Wednesday, 31 October 2012

Talking about parenting is a minefield

Or rather talking about parenting is like walking through a minefield.  A really horrible minefield filled with lots and lots of different footpaths to follow, all filled with lots and lots of mines.  Whichever one you take you still trip over some, there is no safe path.  Sometimes I think it might be best not to choose any path at all, just hide under a rock or something!
This has been my experience anyway which is why I have closed this blog down for a few days.  After receiving some worrying comments on a post I did about Baby Led Weaning, I discovered that I offended some people that I know personally and I felt exposed and vulnerable.  Obviously, if you know me at all you would know that I am not the sort of person who goes out of their way to upset people.  But I am someone with opinions, strong ones, which begs the question, talk about parenting or not? Clearly if you have strong opinions about something you are bound to upset someone at some point even when you don't mean to, so does that mean it's better not to say anything at the risk of upsetting someone? Or do you say what you need to say because you have a voice, a heart, an idea, a truth and it needs telling? It is a hard a difficult road to take, the truth road, and I am not talking about right or wrong, good or bad, but personal truth, my truth.  
And yet I find it so hard to remember that what I see as truth, someone else might not.  Is it possible to hate something for myself and yet not hate it for someone else?
Is it possible to love something for myself and not want to share it with the world?

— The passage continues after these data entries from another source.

What follows belongs to an exercise in optimizing a design on an open flow for small area, a short achievable clock period and few clock cycles; a production flow would make more cautious choices. Function was checked by simulation only, so behaviour that the tests miss may differ from the original.

==> job 8210 <==
==> flow/design.v <==
module q9_quant (
    input  wire         clk,
    input  wire         rst,
    input  wire         in_valid,
    output wire         in_ready,
    input  wire [511:0] in_x,
    output reg          out_valid,
    output reg  [7:0]   out_scale,
    output reg  [63:0]  out_codes,
    output reg          out_sat,
    output reg          out_qnf
);
    assign in_ready = 1'b1;
    integer i;
    reg [271:0] cx;
    always @(*) begin
        for (i = 0; i < 16; i = i + 1)
            cx[17*i +: 17] = {in_x[32*i+31 -: 16], in_x[32*i +: 16] == 16'd0};
    end
    reg          v1;
    reg  [271:0] r_x;
    reg          r_nf;
    always @(posedge clk) begin
        if (rst)
            v1 <= 1'b0;
        else
            v1 <= in_valid;
        r_x <= cx;
        r_nf <= 1'b0;
        for (i = 0; i < 16; i = i + 1)
            if (in_x[32*i+23 +: 8] == 8'hFF) r_nf <= 1'b1;
    end
    wire [7:0]  scale;
    wire [63:0] codes;
    wire        sat;
    q9_quant_block u_blk (
        .cx(r_x), .qnf(r_nf), .scale(scale), .codes(codes), .sat(sat)
    );
    always @(posedge clk) begin
        if (rst)
            out_valid <= 1'b0;
        else
            out_valid <= v1;
        out_scale <= scale;
        out_codes <= codes;
        out_sat   <= sat;
        out_qnf   <= r_nf;
    end
endmodule
module q9_quant_block (
    input  wire [271:0] cx,      
    input  wire         qnf,     
    output reg  [7:0]   scale,
    output reg  [63:0]  codes,
    output reg          sat
);
    integer i;
    function automatic gt12;
        input [11:0] a, b;
        integer n;
        reg g;
        begin
            g = 1'b0;
            for (n = 0; n < 12; n = n + 1)
                g = b[n] ? (a[n] & g) : (a[n] | g);
            gt12 = g;
        end
    endfunction
    function automatic [11:0] max12;
        input [11:0] a, b;
        max12 = gt12(b, a) ? b : a;
    endfunction
    wire [191:0] keys;
    wire [15:0]  big;
    genvar g;
    generate
        for (g = 0; g < 16; g = g + 1) begin : g_key
            q9_elem_key u_key (
                .cr(cx[17*g +: 16]), .key(keys[12*g +: 12]), .big(big[g])
            );
        end
    endgenerate
    reg [11:0] lv1 [0:7];
    reg [11:0] lv2 [0:3];
    reg [11:0] lv3 [0:1];
    reg [11:0] kmax;
    always @(*) begin
        for (i = 0; i < 8; i = i + 1)
            lv1[i] = max12(keys[24*i +: 12], keys[24*i+12 +: 12]);
        for (i = 0; i < 4; i = i + 1)
            lv2[i] = max12(lv1[2*i], lv1[2*i+1]);
        for (i = 0; i < 2; i = i + 1)
            lv3[i] = max12(lv2[2*i], lv2[2*i+1]);
        kmax = max12(lv3[0], lv3[1]);
    end
    wire [7:0] code;
    q9_scale_code u_code (.kmax(kmax), .code(code));
    wire [3:0] sn;
    wire [2:0] pl;
    wire [5:0] r0, r1;
    wire [7:0] t10, t12, t14;
    q9_scale_dec u_dec (
        .code(code), .qnf(qnf), .sn(sn), .pl(pl), .r0(r0), .r1(r1),
        .t10(t10), .t12(t12), .t14(t14)
    );
    wire [47:0] idx;
    generate
        for (g = 0; g < 16; g = g + 1) begin : g_el
            q9_elem_round u_rnd (
                .cr(cx[17*g +: 16]), .big(big[g] & ~qnf), .sn(sn), .pl(pl),
                .r0(r0), .r1(r1), .t10(t10), .t12(t12), .t14(t14),
                .idx(idx[3*g +: 3])
            );
        end
    endgenerate
    always @(*) begin
        sat = ~qnf & (|big);
        scale = qnf ? 8'hFF : code;
        for (i = 0; i < 16; i = i + 1)
            codes[4*i +: 4] = {cx[17*i+16] & ~qnf, idx[3*i +: 3]};
    end
endmodule
module q9_elem_key (
    input  wire [15:0] cr,       
    output wire [11:0] key,
    output wire        big
);
    wire [7:0] e = cr[15:8];
    wire [5:0] vs = {cr[7:3], cr[2] | cr[1] | ~cr[0]};    
    reg [3:0] cls;
    always @(*) begin
        if (e == 8'd0)          cls = {3'd0, vs != 6'd0};
        else if (vs > 6'd56)    cls = 4'd8;
        else if (vs > 6'd44)    cls = 4'd7;
        else if (vs > 6'd32)    cls = 4'd6;
        else if (vs > 6'd26)    cls = 4'd5;
        else if (vs > 6'd20)    cls = 4'd4;
        else if (vs > 6'd14)    cls = 4'd3;
        else if (vs > 6'd8)     cls = 4'd2;
        else if (vs > 6'd2)     cls = 4'd1;
        else                    cls = 4'd0;
    end
    assign key = {e, cls};
    assign big = (e[7] & (e[6:0] > 7'h12)) |
                 ((e == 8'h92) & cr[7] & (cr[6:3] != 4'd0));
endmodule
module q9_scale_code (
    input  wire [11:0] kmax,
    output reg  [7:0]  code
);
    wire [10:0] lin = {kmax[11:4], 3'd0} + {7'd0, kmax[3:0]};
    always @(*) begin
        if (lin == 11'd0)
            code = 8'h00;
        else if (lin <= 11'd925)
            code = 8'd1 + (lin > 11'd901) + (lin > 11'd909) + (lin > 11'd913)
                        + (lin > 11'd917) + (lin > 11'd919) + (lin > 11'd921)
                        + (lin > 11'd923);
        else if (lin >= 11'd1172)
            code = 8'hFE;
        else
            code = lin - 11'd917;
    end
endmodule
module q9_scale_dec (
    input  wire [7:0] code,
    input  wire       qnf,
    output reg  [3:0] sn,
    output wire [2:0] pl,
    output wire [5:0] r0,
    output wire [5:0] r1,
    output wire [7:0] t10,
    output wire [7:0] t12,
    output wire [7:0] t14
);
    reg [7:0] sb;
    always @(*) begin
        if (code[7:3] != 5'd0) begin
            sn = {1'b1, code[2:0]};
            sb = {3'd0, code[7:3]} + 8'd112;
        end else if (code[2]) begin
            sn = {code[2:0], 1'b0};
            sb = 8'd112;
        end else if (code[1]) begin
            sn = {code[1:0], 2'd0};
            sb = 8'd111;
        end else begin
            sn = 4'd8;
            sb = 8'd110;
        end
    end
    wire [7:0] p = ~(sb - 8'd2);
    assign pl = p[2:0];
    assign r0 = qnf ? 6'd32 : 6'd32 - {1'b0, p[7:3]};
    assign r1 = qnf ? 6'd32 : 6'd31 - {1'b0, p[7:3]};
    assign t10 = {sn, 3'd0} + {sn, 1'b0};
    assign t12 = {sn, 3'd0} + {sn, 2'd0};
    assign t14 = {sn, 4'd0} - {sn, 1'b0};
endmodule
module q9_elem_round (
    input  wire [15:0] cr,       
    input  wire        big,
    input  wire [3:0]  sn,
    input  wire [2:0]  pl,
    input  wire [5:0]  r0,
    input  wire [5:0]  r1,
    input  wire [7:0]  t10,
    input  wire [7:0]  t12,
    input  wire [7:0]  t14,
    output reg  [2:0]  idx
);
    function automatic cmp9;
        input [8:0] a, b;
        input       ge_in;
        integer n;
        reg g;
        begin
            g = ge_in;
            for (n = 0; n < 9; n = n + 1)
                g = b[n] ? (a[n] & g) : (a[n] | g);
            cmp9 = g;
        end
    endfunction
    wire [7:0]  e = cr[15:8];
    wire [6:0]  f = cr[7:1];     
    wire        z = cr[0];       
    wire ge  = cmp9({6'd0, f[6:4]}, {6'd0, sn[2:0]}, 1'b1);
    wire eq1 = (f[6:4] == sn[2:0]) && (f[3:0] == 4'd0) && z;
    wire [7:0] zi = ge ? {2'b01, f[6:1]} : {1'b1, f[6:0]};
    wire       zs = ~z | (ge & f[0]);
    wire gt125 = cmp9({zi, zs}, {t10, 1'b0}, 1'b0);
    wire ge15  = cmp9({1'b0, zi}, {1'b0, t12}, 1'b1);
    wire ge175 = cmp9({1'b0, zi}, {1'b0, t14}, 1'b1);
    wire [3:0] wl = {1'b0, e[2:0]} + {1'b0, pl} + {3'd0, ge};
    wire       win = wl[3] ? ({1'b0, e[7:3]} == r1) : ({1'b0, e[7:3]} == r0);
    always @(*) begin
        if (big)
            idx = 3'd7;
        else if (!win)
            idx = 3'd0;
        else if (wl[2])
            idx = {2'b11, gt125};          
        else
            case (wl[1:0])
                2'd0:    idx = {2'b00, ~eq1};
                2'd1:    idx = 3'd1 + ge15;
                2'd2:    idx = 3'd2 + gt125 + ge175;
                default: idx = 3'd4 + gt125 + ge175;
            endcase
    end
endmodule
==> flow/run.sh <==
#!/bin/bash
# synth_recipe.tcl (not shown) runs the flow's synth.tcl, then flattens the netlist and writes it again
# the make line also repeats each setting of config.mk as NAME=value (left out here)
make -C /OpenROAD-flow-scripts/flow DESIGN_CONFIG=/design/flow/config.mk WORK_HOME=/design/flow/orfs CLKGATE_MAP_FILE= SYNTH_SCRIPT=/design/flow/synth_recipe.tcl finish
==> flow/config.mk <==
export PLATFORM = sky130hd
export DESIGN_NAME = q9_quant
export DESIGN_NICKNAME = q9_quant
export VERILOG_FILES = /design/flow/design.v
export SDC_FILE = /design/flow/constraint.sdc
export NUM_CORES = 4
export LEC_CHECK = 0
export ABC_AREA = 1
export CAP_MARGIN = 20
export CORE_MARGIN = 2
export CORE_UTILIZATION = 60
export SLEW_MARGIN = 20
==> flow/constraint.sdc <==
create_clock -name core_clock -period 80.0 [get_ports {clk}]
set_input_delay 16.0000 -clock core_clock [delete_from_list [all_inputs] [get_ports {clk}]]
set_output_delay 16.0000 -clock core_clock [all_outputs]
set_load 0.01 [all_outputs]
==> job 600: changes against job 8210 <==
--- a/flow/design.v
+++ b/flow/design.v
@@ -20,5 +20,4 @@
     reg          v1;
     reg  [271:0] r_x;
-    reg          r_nf;
     always @(posedge clk) begin
         if (rst)
@@ -27,7 +26,10 @@
             v1 <= in_valid;
         r_x <= cx;
-        r_nf <= 1'b0;
+    end
+    reg qnf;
+    always @(*) begin
+        qnf = 1'b0;
         for (i = 0; i < 16; i = i + 1)
-            if (in_x[32*i+23 +: 8] == 8'hFF) r_nf <= 1'b1;
+            if (r_x[17*i+8 +: 8] == 8'hFF) qnf = 1'b1;
     end
     wire [7:0]  scale;
@@ -35,5 +37,5 @@
     wire        sat;
     q9_quant_block u_blk (
-        .cx(r_x), .qnf(r_nf), .scale(scale), .codes(codes), .sat(sat)
+        .cx(r_x), .qnf(qnf), .scale(scale), .codes(codes), .sat(sat)
     );
     always @(posedge clk) begin
@@ -45,5 +47,5 @@
         out_codes <= codes;
         out_sat   <= sat;
-        out_qnf   <= r_nf;
+        out_qnf   <= qnf;
     end
 endmodule
@@ -58,11 +60,17 @@
     function automatic gt12;
         input [11:0] a, b;
-        integer n;
-        reg g;
+        integer n, w;
+        reg [11:0] g, q;
         begin
-            g = 1'b0;
-            for (n = 0; n < 12; n = n + 1)
-                g = b[n] ? (a[n] & g) : (a[n] | g);
-            gt12 = g;
+            for (n = 0; n < 12; n = n + 1) begin
+                g[n] = a[n] & ~b[n];
+                q[n] = a[n] | ~b[n];
+            end
+            for (w = 1; w < 12; w = w * 2)
+                for (n = 0; n + w < 12; n = n + 2 * w) begin
+                    g[n] = g[n + w] | (q[n + w] & g[n]);
+                    q[n] = g[n + w] | (q[n + w] & q[n]);
+                end
+            gt12 = g[0];
         end
     endfunction
==> flow/flow/run.sh (new file) <==
#!/bin/bash
# Layout flow: the standard synthesis, then its combinational logic re-mapped
# by ABC with a stronger script (registers untouched), then the
# standard ORFS steps from the synthesis database on, with the port buffers
# made of buf_1 cells.
set -euo pipefail
R=orfs/results/$FLOW_PLATFORM/q9_quant/base
bash standard.sh synth > synth_std.log 2>&1
cp $R/1_2_yosys.v $R/1_2_yosys_std.v
bash flow/resynth.sh $R/1_2_yosys_std.v $R/1_2_yosys.v flow/resynth.abc > resynth.log 2>&1
rm -f $R/1_synth.odb $R/1_synth.sdc
export BUFFER_PORTS_ARGS="-buffer_cell sky130_fd_sc_hd__buf_1"
bash standard.sh > layout.log 2>&1
==> flow/flow/resynth.abc (new file) <==
strash
&get -n
&fraig -x
&put
scorr
dc2
balance; rewrite; refactor; balance; rewrite; rewrite -z; balance; refactor -z; rewrite -z; balance
dch -f
dc2
strash
&get -n
&dch -f
strash
dch -f
map -D 10000
topo
buffer -p
upsize -D 10000
dnsize -D 10000
==> flow/flow/resynth.sh (new file) <==
#!/bin/bash
# Re-maps the combinational logic of the standard synthesis netlist with a
# stronger ABC script. Registers keep their instances, names and cell types.
# usage: resynth.sh in.v out.v abc_script
set -euo pipefail
IN=$1; OUT=$2; SCRIPT=$3
LIB=$FLOW_HOME/platforms/sky130hd/lib/sky130_fd_sc_hd__tt_025C_1v80.lib
DU=""
for c in probe_p_8 probec_p_8 lpflow_bleeder_1 lpflow_clkbufkapwr_1 lpflow_clkbufkapwr_16 \
         lpflow_clkbufkapwr_2 lpflow_clkbufkapwr_4 lpflow_clkbufkapwr_8 lpflow_clkinvkapwr_1 \
         lpflow_clkinvkapwr_16 lpflow_clkinvkapwr_2 lpflow_clkinvkapwr_4 lpflow_clkinvkapwr_8 \
         lpflow_decapkapwr_12 lpflow_decapkapwr_3 lpflow_decapkapwr_4 lpflow_decapkapwr_6 \
         lpflow_decapkapwr_8 lpflow_inputiso0n_1 lpflow_inputiso0p_1 lpflow_inputiso1n_1 \
         lpflow_inputiso1p_1 lpflow_inputisolatch_1 lpflow_isobufsrc_1 lpflow_isobufsrc_16 \
         lpflow_isobufsrc_2 lpflow_isobufsrc_4 lpflow_isobufsrc_8 lpflow_isobufsrckapwr_16 \
         lpflow_lsbuf_lh_hl_isowell_tap_1 lpflow_lsbuf_lh_hl_isowell_tap_2 \
         lpflow_lsbuf_lh_hl_isowell_tap_4 lpflow_lsbuf_lh_isowell_4 \
         lpflow_lsbuf_lh_isowell_tap_1 lpflow_lsbuf_lh_isowell_tap_2 lpflow_lsbuf_lh_isowell_tap_4; do
    DU="$DU -dont_use sky130_fd_sc_hd__$c"
done
TOP=$FLOW_TOP
yosys -p "
read_liberty -ignore_miss_func $LIB
read_verilog $IN
hierarchy -top $TOP
setattr -mod -set keep_hierarchy 1 sky130_fd_sc_hd__df* sky130_fd_sc_hd__edf* sky130_fd_sc_hd__sdf* sky130_fd_sc_hd__conb*
flatten
opt -purge
abc -liberty $LIB $DU -script $SCRIPT
opt_clean -purge
hilomap -singleton -hicell sky130_fd_sc_hd__conb_1 HI -locell sky130_fd_sc_hd__conb_1 LO
insbuf -buf sky130_fd_sc_hd__buf_4 A X
splitnets
opt_clean -purge
tee -o $OUT.stat stat -liberty $LIB
select -module $TOP
write_verilog -noattr -noexpr -nohex -nodec -selected $OUT
"
==> flow/standard.sh (new file) <==
#!/bin/bash
# synth_recipe.tcl (not shown) runs the flow's synth.tcl, then flattens the netlist and writes it again
# the make line also repeats each setting of config.mk as NAME=value (left out here)
make -C /OpenROAD-flow-scripts/flow DESIGN_CONFIG=/design/flow/config.mk WORK_HOME=/design/flow/orfs CLKGATE_MAP_FILE= SYNTH_SCRIPT=/design/flow/synth_recipe.tcl "${@:-finish}"
CORE_UTILIZATION = 40   (was 60)
removed: flow/run.sh
==> job 1279: changes against job 8210 <==
--- a/flow/design.v
+++ b/flow/design.v
@@ -20,5 +20,4 @@
     reg          v1;
     reg  [271:0] r_x;
-    reg          r_nf;
     always @(posedge clk) begin
         if (rst)
@@ -27,7 +26,10 @@
             v1 <= in_valid;
         r_x <= cx;
-        r_nf <= 1'b0;
+    end
+    reg qnf;
+    always @(*) begin
+        qnf = 1'b0;
         for (i = 0; i < 16; i = i + 1)
-            if (in_x[32*i+23 +: 8] == 8'hFF) r_nf <= 1'b1;
+            if (r_x[17*i+8 +: 8] == 8'hFF) qnf = 1'b1;
     end
     wire [7:0]  scale;
@@ -35,5 +37,5 @@
     wire        sat;
     q9_quant_block u_blk (
-        .cx(r_x), .qnf(r_nf), .scale(scale), .codes(codes), .sat(sat)
+        .cx(r_x), .qnf(qnf), .scale(scale), .codes(codes), .sat(sat)
     );
     always @(posedge clk) begin
@@ -45,5 +47,5 @@
         out_codes <= codes;
         out_sat   <= sat;
-        out_qnf   <= r_nf;
+        out_qnf   <= qnf;
     end
 endmodule
@@ -58,11 +60,17 @@
     function automatic gt12;
         input [11:0] a, b;
-        integer n;
-        reg g;
+        integer n, w;
+        reg [11:0] g, q;
         begin
-            g = 1'b0;
-            for (n = 0; n < 12; n = n + 1)
-                g = b[n] ? (a[n] & g) : (a[n] | g);
-            gt12 = g;
+            for (n = 0; n < 12; n = n + 1) begin
+                g[n] = a[n] & ~b[n];
+                q[n] = a[n] | ~b[n];
+            end
+            for (w = 1; w < 12; w = w * 2)
+                for (n = 0; n + w < 12; n = n + 2 * w) begin
+                    g[n] = g[n + w] | (q[n + w] & g[n]);
+                    q[n] = g[n + w] | (q[n + w] & q[n]);
+                end
+            gt12 = g[0];
         end
     endfunction
==> flow/flow/run.sh (new file) <==
#!/bin/bash
# Layout flow: the standard synthesis, then its combinational logic re-mapped
# by ABC with a stronger script (registers untouched), then the
# standard ORFS steps from the synthesis database on, with the port buffers
# made of buf_1 cells.
set -euo pipefail
R=orfs/results/$FLOW_PLATFORM/q9_quant/base
bash standard.sh synth > synth_std.log 2>&1
cp $R/1_2_yosys.v $R/1_2_yosys_std.v
bash flow/resynth.sh $R/1_2_yosys_std.v $R/1_2_yosys.v flow/resynth.abc > resynth.log 2>&1
rm -f $R/1_synth.odb $R/1_synth.sdc
export BUFFER_PORTS_ARGS="-buffer_cell sky130_fd_sc_hd__buf_1"
bash standard.sh > layout.log 2>&1
==> flow/flow/resynth.abc (new file) <==
strash
&get -n
&fraig -x
&put
scorr
dc2
balance; rewrite; refactor; balance; rewrite; rewrite -z; balance; refactor -z; rewrite -z; balance
&get -n
&deepsyn -T 60
&put
dch -f
strash
dch -f
map -D 10000
topo
buffer -p
upsize -D 10000
dnsize -D 10000
==> flow/flow/resynth.sh (new file) <==
#!/bin/bash
# Re-maps the combinational logic of the standard synthesis netlist with a
# stronger ABC script. Registers keep their instances, names and cell types.
# usage: resynth.sh in.v out.v abc_script
set -euo pipefail
IN=$1; OUT=$2; SCRIPT=$3
LIB=$FLOW_HOME/platforms/sky130hd/lib/sky130_fd_sc_hd__tt_025C_1v80.lib
DU=""
for c in probe_p_8 probec_p_8 lpflow_bleeder_1 lpflow_clkbufkapwr_1 lpflow_clkbufkapwr_16 \
         lpflow_clkbufkapwr_2 lpflow_clkbufkapwr_4 lpflow_clkbufkapwr_8 lpflow_clkinvkapwr_1 \
         lpflow_clkinvkapwr_16 lpflow_clkinvkapwr_2 lpflow_clkinvkapwr_4 lpflow_clkinvkapwr_8 \
         lpflow_decapkapwr_12 lpflow_decapkapwr_3 lpflow_decapkapwr_4 lpflow_decapkapwr_6 \
         lpflow_decapkapwr_8 lpflow_inputiso0n_1 lpflow_inputiso0p_1 lpflow_inputiso1n_1 \
         lpflow_inputiso1p_1 lpflow_inputisolatch_1 lpflow_isobufsrc_1 lpflow_isobufsrc_16 \
         lpflow_isobufsrc_2 lpflow_isobufsrc_4 lpflow_isobufsrc_8 lpflow_isobufsrckapwr_16 \
         lpflow_lsbuf_lh_hl_isowell_tap_1 lpflow_lsbuf_lh_hl_isowell_tap_2 \
         lpflow_lsbuf_lh_hl_isowell_tap_4 lpflow_lsbuf_lh_isowell_4 \
         lpflow_lsbuf_lh_isowell_tap_1 lpflow_lsbuf_lh_isowell_tap_2 lpflow_lsbuf_lh_isowell_tap_4; do
    DU="$DU -dont_use sky130_fd_sc_hd__$c"
done
TOP=$FLOW_TOP
yosys -p "
read_liberty -ignore_miss_func $LIB
read_verilog $IN
hierarchy -top $TOP
setattr -mod -set keep_hierarchy 1 sky130_fd_sc_hd__df* sky130_fd_sc_hd__edf* sky130_fd_sc_hd__sdf* sky130_fd_sc_hd__conb*
flatten
opt -purge
abc -liberty $LIB $DU -script $SCRIPT
opt_clean -purge
hilomap -singleton -hicell sky130_fd_sc_hd__conb_1 HI -locell sky130_fd_sc_hd__conb_1 LO
insbuf -buf sky130_fd_sc_hd__buf_4 A X
splitnets
opt_clean -purge
tee -o $OUT.stat stat -liberty $LIB
select -module $TOP
write_verilog -noattr -noexpr -nohex -nodec -selected $OUT
"
==> flow/standard.sh (new file) <==
#!/bin/bash
# synth_recipe.tcl (not shown) runs the flow's synth.tcl, then flattens the netlist and writes it again
# the make line also repeats each setting of config.mk as NAME=value (left out here)
make -C /OpenROAD-flow-scripts/flow DESIGN_CONFIG=/design/flow/config.mk WORK_HOME=/design/flow/orfs CLKGATE_MAP_FILE= SYNTH_SCRIPT=/design/flow/synth_recipe.tcl "${@:-finish}"
CORE_UTILIZATION = 40   (was 60)
removed: flow/run.sh
==> results.txt <==
Worst setup slack: job 600 > job 1279 > job 8210. Clock skew: job 600 is higher than job 1279 (2.3 ps). Routed wire length: job 8210 > job 600 > job 1279. Sequential share of layout area, lowest first: job 8210, job 600, job 1279. In job 8210 the area after synthesis is higher than in job 600, by 23%.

I really am truly sorry for upsetting people with my words, my truth, I used to think "Those who mind don't matter, those who matter don't mind"  but perhaps life isn't as simple as this because sometimes the truth hurts and I don't want to hurt people.

I took a risk with my Baby Led Weaning post, I exposed part of myself that I haven't exposed before, I expressed what I thought about something in an uncompromising way, no "if it's right for you" but my own thoughts on something without apology.  But I made a mistake.  Not in what I said, but in how I said it.  
And I think that is the key to this experience, (and thank goodness I have learnt something from it, or else it would have been for nothing) I have to think carefully not about what I say, but about the way I say it, because, unlike when chatting friends where intonation and emphasis can change the meaning of what is being told, the truth of a message can be lost in the facelessness of the written word.  

So here I am facing the future, I am not hiding away any more, but I am carefully selecting which bits of myself to reveal, which thoughts, which truths, and thinking carefully about how I expose them.  I am facing the future with love and kindness, sensitivity and peace, trying to remember that some truths are not universal even if they mean the world to me.

Friday, 12 October 2012

My life right now

I haven't logged on for a while because I have been doing a bit of thinking about where this blog is going, whether to continue with it, whether to start another blog or to keep going but with more focus.
I was this space to be more authentic, I am tired of reading blogs containing photos of the contents of the author's handbag, or photos of desirable "wish list" items for that month, or how-to's for things that are either entirely obvious or else hideous!
I have very little time on my hands these days for frivolous blog posts and I need to think about what this blog actually does for me, what it adds to my life rather than trying to get readers, or followers, or comments (although all those things are lovely), if I am not getting anything from blogging then I am not sure there is that much point in it.  Maybe that sounds selfish, but I am not sure that this blog touches enough people's lives in any significant way for it to be purely altruistic.
So I am left thinking that if this blog is a reflection of my own life, my own real life, and not a idealistic dream, then it needs to focus on what is important in my own real life. So, what is important in my life?  Well I suppose all the things that I list in my about page:


  • Self-sufficiency,
  • Environmental awareness,
  • Alternative parenting,
  • Christianity,
  • Art and craft,
  • Simple living.
It would be lovely to have a blog like soulemama but I don't take any where near enough photos...maybe I should start taking more photos...I like renegademothering but I am not as articulate, or funny.  I want to just be ME, but I am afraid people won't like me, or that they won't I am not interesting enough, or funny enough, or clever enough (actually come to think of it, these feelings stop me from doing a lot of things in life).  I have a lot of thoughts about things that I am too afraid to say in case they make people not like me.  I am a nice person, honest, but some things confuse, infuriate and annoy me, should I share those here?  Or should this blog just be all flowers and bunny rabbits?  You know, everything nice and lovely.  But that wouldn't reflect me either would it? I also have to remember that people I know and love read this blog and I don't want to offend them.  *sigh* what a middle class, western dilemma!    Put things into perspective Helen. 
Ok I am blabbering now.  Right, it's decision time.  No more blogging for hits, no more blogging for comments, I am blogging for me now, like me or loathe me.  (ooh err, that's scary)  Just REAL things, a diary of sorts. I shall see how it goes, let me know if you like it or not.

p.s. I am not even sure people who read this blog know much about me, (note to self: update "about" page)
Right, night all, I am of to a wedding tomorrow, of a couple that neither I nor my husband have ever met.  I am sure I will tell you about it!